Meio milhão de caixões é caixão pra desolar. Cada caixão precisa de uns 4m2 de madeira, aí já vão 2 milhões de m2 de madeira. Que um dia foi árvore que um dia foi floresta e que agora é um desmatamento mais doloroso que os tristes desmatamentos de sempre. E cada caixão leva uns 100 pregos, vários ornamentos e seis puxadores, feito por milhares de marceneiros que um dia tiveram muito menos trabalho.

Meio milhão de velórios, apesar de breves e quase sem presença, é velório inimaginável. Para tanto serviço fúnebre, milhares de funerárias nos 5.568 municípios brasileiros e no distrito federal atenderam dia e noite, semana após semana, mês após mês. Funerárias que nem sempre tiveram tantos clientes e faturamento tão alto em tão curto prazo.

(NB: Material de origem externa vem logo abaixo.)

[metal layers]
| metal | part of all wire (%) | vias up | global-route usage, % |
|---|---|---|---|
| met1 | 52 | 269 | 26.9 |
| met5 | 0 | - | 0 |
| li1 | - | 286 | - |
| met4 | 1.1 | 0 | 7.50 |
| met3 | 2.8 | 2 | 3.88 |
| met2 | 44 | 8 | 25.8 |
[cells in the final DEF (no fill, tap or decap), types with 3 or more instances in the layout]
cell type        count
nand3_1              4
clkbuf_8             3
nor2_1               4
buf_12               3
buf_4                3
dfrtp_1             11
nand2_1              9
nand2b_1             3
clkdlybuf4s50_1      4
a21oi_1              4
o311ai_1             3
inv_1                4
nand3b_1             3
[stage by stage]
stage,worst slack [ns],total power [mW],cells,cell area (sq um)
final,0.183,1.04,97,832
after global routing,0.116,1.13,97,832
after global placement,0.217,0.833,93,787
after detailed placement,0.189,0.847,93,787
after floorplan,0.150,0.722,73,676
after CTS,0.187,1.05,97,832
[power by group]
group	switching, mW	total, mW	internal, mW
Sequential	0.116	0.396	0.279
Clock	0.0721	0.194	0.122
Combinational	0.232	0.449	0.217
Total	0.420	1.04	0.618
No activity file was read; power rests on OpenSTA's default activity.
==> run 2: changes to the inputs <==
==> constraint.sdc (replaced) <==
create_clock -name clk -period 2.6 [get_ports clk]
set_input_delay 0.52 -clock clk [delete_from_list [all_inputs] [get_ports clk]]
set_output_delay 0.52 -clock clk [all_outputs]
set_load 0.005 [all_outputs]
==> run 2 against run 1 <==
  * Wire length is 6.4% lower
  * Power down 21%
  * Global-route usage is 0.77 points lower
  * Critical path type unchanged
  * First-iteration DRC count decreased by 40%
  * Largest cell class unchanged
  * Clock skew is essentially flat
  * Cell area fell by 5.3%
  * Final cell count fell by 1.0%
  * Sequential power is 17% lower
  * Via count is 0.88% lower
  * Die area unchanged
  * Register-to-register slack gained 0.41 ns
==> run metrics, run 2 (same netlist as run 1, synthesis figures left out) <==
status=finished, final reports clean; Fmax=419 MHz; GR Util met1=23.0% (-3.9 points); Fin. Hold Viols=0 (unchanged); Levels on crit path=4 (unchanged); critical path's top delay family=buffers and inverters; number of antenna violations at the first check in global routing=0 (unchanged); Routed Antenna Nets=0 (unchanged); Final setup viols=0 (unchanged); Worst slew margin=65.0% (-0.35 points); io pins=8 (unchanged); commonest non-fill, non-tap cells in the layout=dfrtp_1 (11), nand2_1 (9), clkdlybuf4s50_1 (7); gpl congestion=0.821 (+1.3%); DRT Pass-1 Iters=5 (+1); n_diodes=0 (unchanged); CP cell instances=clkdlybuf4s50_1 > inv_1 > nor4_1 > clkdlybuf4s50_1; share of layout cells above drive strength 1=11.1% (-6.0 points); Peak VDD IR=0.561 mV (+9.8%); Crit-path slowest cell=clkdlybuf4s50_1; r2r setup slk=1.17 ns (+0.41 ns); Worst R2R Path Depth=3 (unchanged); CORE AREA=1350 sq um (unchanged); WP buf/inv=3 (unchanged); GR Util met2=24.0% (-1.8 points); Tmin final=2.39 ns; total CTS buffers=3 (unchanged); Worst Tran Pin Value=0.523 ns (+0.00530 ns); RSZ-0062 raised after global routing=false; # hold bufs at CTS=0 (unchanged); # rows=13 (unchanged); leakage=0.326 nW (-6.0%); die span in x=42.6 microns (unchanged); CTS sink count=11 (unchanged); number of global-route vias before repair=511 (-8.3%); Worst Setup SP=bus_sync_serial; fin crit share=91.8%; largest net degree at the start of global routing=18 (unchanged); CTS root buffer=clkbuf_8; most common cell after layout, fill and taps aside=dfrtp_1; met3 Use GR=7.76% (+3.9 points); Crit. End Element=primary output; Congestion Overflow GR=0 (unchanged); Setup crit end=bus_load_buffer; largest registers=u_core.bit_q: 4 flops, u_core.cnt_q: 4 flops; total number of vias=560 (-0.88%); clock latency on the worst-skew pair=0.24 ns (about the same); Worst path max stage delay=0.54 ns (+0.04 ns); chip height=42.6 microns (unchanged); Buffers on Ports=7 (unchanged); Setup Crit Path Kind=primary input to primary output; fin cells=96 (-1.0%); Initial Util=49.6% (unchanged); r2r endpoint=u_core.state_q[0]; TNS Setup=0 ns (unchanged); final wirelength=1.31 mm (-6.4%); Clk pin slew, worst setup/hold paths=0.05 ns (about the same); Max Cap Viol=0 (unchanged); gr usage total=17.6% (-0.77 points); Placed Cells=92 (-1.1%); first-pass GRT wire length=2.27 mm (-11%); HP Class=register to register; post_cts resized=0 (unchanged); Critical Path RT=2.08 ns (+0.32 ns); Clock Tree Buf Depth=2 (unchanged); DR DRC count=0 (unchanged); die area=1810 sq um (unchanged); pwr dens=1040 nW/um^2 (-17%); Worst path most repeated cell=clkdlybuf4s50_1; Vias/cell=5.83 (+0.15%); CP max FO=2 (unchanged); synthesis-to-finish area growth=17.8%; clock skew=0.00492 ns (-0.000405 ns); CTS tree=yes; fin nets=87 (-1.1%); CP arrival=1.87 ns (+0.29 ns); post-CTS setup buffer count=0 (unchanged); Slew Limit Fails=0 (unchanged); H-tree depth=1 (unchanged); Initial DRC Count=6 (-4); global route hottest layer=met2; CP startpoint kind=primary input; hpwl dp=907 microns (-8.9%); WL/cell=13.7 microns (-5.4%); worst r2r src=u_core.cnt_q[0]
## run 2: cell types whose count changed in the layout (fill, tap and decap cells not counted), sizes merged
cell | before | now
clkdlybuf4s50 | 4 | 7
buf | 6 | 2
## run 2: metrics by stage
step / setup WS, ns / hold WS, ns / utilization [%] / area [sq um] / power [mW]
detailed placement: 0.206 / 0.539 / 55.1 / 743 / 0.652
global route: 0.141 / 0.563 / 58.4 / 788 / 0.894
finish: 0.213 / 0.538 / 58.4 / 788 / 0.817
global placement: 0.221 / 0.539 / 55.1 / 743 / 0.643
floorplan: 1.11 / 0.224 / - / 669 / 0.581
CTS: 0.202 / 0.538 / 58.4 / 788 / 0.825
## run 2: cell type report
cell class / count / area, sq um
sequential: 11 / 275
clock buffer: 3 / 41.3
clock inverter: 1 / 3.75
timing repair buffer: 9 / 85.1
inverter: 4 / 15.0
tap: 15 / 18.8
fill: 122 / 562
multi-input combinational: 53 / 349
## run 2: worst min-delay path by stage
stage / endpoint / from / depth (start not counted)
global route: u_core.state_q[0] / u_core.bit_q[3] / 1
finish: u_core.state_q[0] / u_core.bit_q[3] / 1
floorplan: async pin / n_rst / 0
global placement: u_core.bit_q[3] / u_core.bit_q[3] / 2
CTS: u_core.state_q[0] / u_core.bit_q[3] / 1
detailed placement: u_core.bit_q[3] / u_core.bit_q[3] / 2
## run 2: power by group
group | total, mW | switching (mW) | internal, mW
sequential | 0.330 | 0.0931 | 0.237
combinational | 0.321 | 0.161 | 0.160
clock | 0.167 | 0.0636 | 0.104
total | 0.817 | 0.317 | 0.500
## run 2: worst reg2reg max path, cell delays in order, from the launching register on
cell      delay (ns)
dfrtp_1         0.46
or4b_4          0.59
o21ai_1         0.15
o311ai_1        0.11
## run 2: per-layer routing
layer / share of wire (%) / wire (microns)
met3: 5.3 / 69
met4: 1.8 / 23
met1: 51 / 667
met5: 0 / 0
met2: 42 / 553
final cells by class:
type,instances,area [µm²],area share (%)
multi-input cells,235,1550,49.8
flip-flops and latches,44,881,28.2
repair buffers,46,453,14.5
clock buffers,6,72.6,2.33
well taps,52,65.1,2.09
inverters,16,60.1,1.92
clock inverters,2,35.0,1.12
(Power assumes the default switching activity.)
--- src/rtl/npu_config_loader.sv ---
// Config-path feeder for the NPU: pops command words from a FWFT FIFO.
// Decodes them into count-register loads and weight-memory burst writes.
module npu_config_loader #(
  parameter int WGT_ADDR_W = 10,
  parameter int DATA_W     = 16
) (
  input  logic                  CLK,
  input  logic                  RST,
  input  logic                  npu_state_config,
  input  logic                  npu_config_fifo_empty,
  input  logic [DATA_W-1:0]     npu_config_fifo_data,
  output logic                  npu_config_fifo_read_en,
  output logic [DATA_W-1:0]     npu_state_data_in,
  output logic                  npu_state_input_reg_enable,
  output logic                  npu_state_output_reg_enable,
  output logic                  npu_wgt_we,
  output logic [WGT_ADDR_W-1:0] npu_wgt_addr,
  output logic [DATA_W-1:0]     npu_wgt_data,
  output logic                  npu_cfg_busy,
  output logic                  npu_cfg_err
);

  typedef enum logic [1:0] {S_HDR, S_ARG, S_BASE, S_BURST} state_t;

  localparam logic [3:0] OP_NOP = 4'h0, OP_SET_IN = 4'h1, OP_SET_OUT = 4'h2, OP_LOAD_WGT = 4'h3;

  state_t                state;
  logic                  sel_out;
  logic [11:0]           remaining;
  logic [WGT_ADDR_W-1:0] addr_cnt;
  logic                  pop;
  logic [3:0]            opcode;

  assign pop = npu_state_config & ~npu_config_fifo_empty;
  assign npu_config_fifo_read_en = pop;
  assign opcode = npu_config_fifo_data[15:12];

  always_ff @(posedge CLK) begin
    if (RST) begin
      state                       <= S_HDR;
      sel_out                     <= 1'b0;
      remaining                   <= '0;
      addr_cnt                    <= '0;
      npu_state_data_in           <= '0;
      npu_state_input_reg_enable  <= 1'b0;
      npu_state_output_reg_enable <= 1'b0;
      npu_wgt_we                  <= 1'b0;
      npu_wgt_addr                <= '0;
      npu_wgt_data                <= '0;
      npu_cfg_busy                <= 1'b0;
      npu_cfg_err                 <= 1'b0;
    end else begin
      // Pulses default low; stalls leave state and counters untouched.
      npu_state_input_reg_enable  <= 1'b0;
      npu_state_output_reg_enable <= 1'b0;
      npu_wgt_we                  <= 1'b0;
      if (pop) begin
        case (state)
          S_HDR: begin
            case (opcode)
              OP_NOP: ;
              OP_SET_IN, OP_SET_OUT: begin
                sel_out      <= (opcode == OP_SET_OUT);
                state        <= S_ARG;
                npu_cfg_busy <= 1'b1;
              end
              OP_LOAD_WGT: begin
                remaining    <= npu_config_fifo_data[11:0];
                state        <= S_BASE;
                npu_cfg_busy <= 1'b1;
              end
              default: npu_cfg_err <= 1'b1;
            endcase
          end
          S_ARG: begin
            npu_state_data_in           <= npu_config_fifo_data;
            npu_state_input_reg_enable  <= ~sel_out;
            npu_state_output_reg_enable <= sel_out;
            state                       <= S_HDR;
            npu_cfg_busy                <= 1'b0;
          end
          S_BASE: begin
            addr_cnt <= npu_config_fifo_data[WGT_ADDR_W-1:0];
            if (remaining == 12'd0) begin
              state        <= S_HDR;
              npu_cfg_busy <= 1'b0;
            end else begin
              state <= S_BURST;
            end
          end
          S_BURST: begin
            npu_wgt_we   <= 1'b1;
            npu_wgt_addr <= addr_cnt;
            npu_wgt_data <= npu_config_fifo_data;
            addr_cnt     <= addr_cnt + 1'b1;
            remaining    <= remaining - 12'd1;
            if (remaining == 12'd1) begin
              state        <= S_HDR;
              npu_cfg_busy <= 1'b0;
            end
          end
          default: state <= S_HDR;
        endcase
      end
    end
  end

endmodule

Meio milhão de enterros é cova das mais profundas, é como desenterrar uma montanha de terra e depois ter que aterrar de novo. São sete palmos de esforço e suor de milhares e milhares de coveiros que um dia tiveram dias de folga. E muitos coveiros tiveram que enterrar corpos que um dia foram seus parentes, amigos e conhecidos. O que também vale para os crematórios, em câmaras ardentes com milhares de cerimônias semi desertas que em dias sem protocolo sanitário foram lotadas. Crematórios que consumiram gás como jamais foi consumido, que um dia foi fóssil que um dia foram animais vivos como foram os entes queridos cremados, agora cinzas e nada mais.

Meio milhão de defuntos é cadáver que não tem onde meter. Foram corpos acumulados, amontoados, empilhados nos IMLs por todo o país, atulhados em contêineres refrigerados nas maiores cidades. Tantos corpos que as 24h de cada dia foram insuficientes para infindáveis autópsias e tão exaustos legistas, embora a multiplicação funcional de milhares deles.

Meio milhão de mortos em ano e meio é falecimento incompreensível: é como se o Brasil não tivesse o SUS, a maior assistência pública à saúde no mundo. Como se a rede hospitalar não fosse tão competente e nem a medicina tão adiantada. Como se as exauridas equipes médicas e assistentes fracassassem na sua incansável dedicação 24h. É como se sacrificar no trabalho em um país onde a saúde pública foi negligenciada por um governo omisso em plena pandemia, como de fato é isso mesmo.

Meio milhão de vidas perdidas é o mesmo que um super terremoto devastasse uma cidade inteira. Como nossa geografia não tem nada com a nossa tragédia, é dor e lágrimas sem fim, sofrimento impensável para qualquer nação. Mas é também a gota d´água para a incapacidade administrativa e a desumanidade do deprimente da república. Ou o genocida cai ou não demora muito vamos chegar a um milhão de brasileiros mortos pela covid.